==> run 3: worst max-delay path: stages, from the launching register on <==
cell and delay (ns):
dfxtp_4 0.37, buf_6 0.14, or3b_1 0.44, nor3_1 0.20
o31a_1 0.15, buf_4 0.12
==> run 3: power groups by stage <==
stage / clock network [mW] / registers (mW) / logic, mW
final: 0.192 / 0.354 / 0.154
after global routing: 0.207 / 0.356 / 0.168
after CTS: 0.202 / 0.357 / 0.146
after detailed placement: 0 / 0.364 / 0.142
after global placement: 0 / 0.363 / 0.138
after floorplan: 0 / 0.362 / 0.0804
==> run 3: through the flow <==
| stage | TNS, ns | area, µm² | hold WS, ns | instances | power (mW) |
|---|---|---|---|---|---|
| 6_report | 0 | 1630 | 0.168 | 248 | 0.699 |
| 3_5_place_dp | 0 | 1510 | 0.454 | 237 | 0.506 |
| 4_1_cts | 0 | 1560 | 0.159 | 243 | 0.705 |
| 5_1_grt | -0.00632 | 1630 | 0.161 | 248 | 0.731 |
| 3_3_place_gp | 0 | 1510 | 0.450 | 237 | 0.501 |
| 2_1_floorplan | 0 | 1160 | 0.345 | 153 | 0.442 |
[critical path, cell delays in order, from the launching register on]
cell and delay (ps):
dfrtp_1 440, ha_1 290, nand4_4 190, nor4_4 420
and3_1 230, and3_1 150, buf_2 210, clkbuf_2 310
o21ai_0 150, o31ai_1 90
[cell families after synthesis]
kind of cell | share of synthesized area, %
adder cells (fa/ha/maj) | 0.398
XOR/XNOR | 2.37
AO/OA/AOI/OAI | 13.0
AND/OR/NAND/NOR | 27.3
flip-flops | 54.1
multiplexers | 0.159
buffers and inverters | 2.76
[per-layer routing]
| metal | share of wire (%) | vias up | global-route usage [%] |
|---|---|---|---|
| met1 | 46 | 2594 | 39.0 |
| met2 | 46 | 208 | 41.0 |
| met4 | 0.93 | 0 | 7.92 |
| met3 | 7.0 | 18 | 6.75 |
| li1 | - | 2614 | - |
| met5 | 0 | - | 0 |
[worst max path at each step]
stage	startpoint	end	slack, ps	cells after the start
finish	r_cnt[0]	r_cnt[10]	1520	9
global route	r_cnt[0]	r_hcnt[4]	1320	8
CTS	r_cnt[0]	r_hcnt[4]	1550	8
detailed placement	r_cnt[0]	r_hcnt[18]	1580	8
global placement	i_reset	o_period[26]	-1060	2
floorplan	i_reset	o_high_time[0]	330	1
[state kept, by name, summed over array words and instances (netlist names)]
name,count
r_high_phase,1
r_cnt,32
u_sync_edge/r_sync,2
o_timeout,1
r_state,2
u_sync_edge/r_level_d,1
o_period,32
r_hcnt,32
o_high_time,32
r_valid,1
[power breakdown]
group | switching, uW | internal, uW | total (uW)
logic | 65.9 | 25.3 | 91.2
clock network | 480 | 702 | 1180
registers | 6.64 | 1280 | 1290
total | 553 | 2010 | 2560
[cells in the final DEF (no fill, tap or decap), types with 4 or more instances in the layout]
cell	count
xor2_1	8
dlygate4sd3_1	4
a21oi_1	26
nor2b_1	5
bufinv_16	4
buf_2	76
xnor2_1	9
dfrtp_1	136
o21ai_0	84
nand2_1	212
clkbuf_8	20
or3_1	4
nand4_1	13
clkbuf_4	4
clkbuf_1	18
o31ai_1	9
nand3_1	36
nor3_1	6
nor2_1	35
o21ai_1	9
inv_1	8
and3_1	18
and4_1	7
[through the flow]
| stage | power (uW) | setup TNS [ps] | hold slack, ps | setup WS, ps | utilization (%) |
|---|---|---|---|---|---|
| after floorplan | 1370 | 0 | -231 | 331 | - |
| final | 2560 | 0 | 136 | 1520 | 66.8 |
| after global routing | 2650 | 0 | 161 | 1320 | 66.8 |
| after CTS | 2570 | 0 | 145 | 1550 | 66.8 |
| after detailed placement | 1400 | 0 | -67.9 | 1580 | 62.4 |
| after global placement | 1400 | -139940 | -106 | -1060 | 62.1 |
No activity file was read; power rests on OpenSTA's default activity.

### WORK ITEM:
Nothing but the lines from the start of the data through the line holding "after floorplan: 0 / 0.362 / 0.0804" should be restated, and each one exactly.

### SOLUTION BELOW:
==> run 3: worst max-delay path: stages, from the launching register on <==
cell and delay (ns):
dfxtp_4 0.37, buf_6 0.14, or3b_1 0.44, nor3_1 0.20
o31a_1 0.15, buf_4 0.12
==> run 3: power groups by stage <==
stage / clock network [mW] / registers (mW) / logic, mW
final: 0.192 / 0.354 / 0.154
after global routing: 0.207 / 0.356 / 0.168
after CTS: 0.202 / 0.357 / 0.146
after detailed placement: 0 / 0.364 / 0.142
after global placement: 0 / 0.363 / 0.138
after floorplan: 0 / 0.362 / 0.0804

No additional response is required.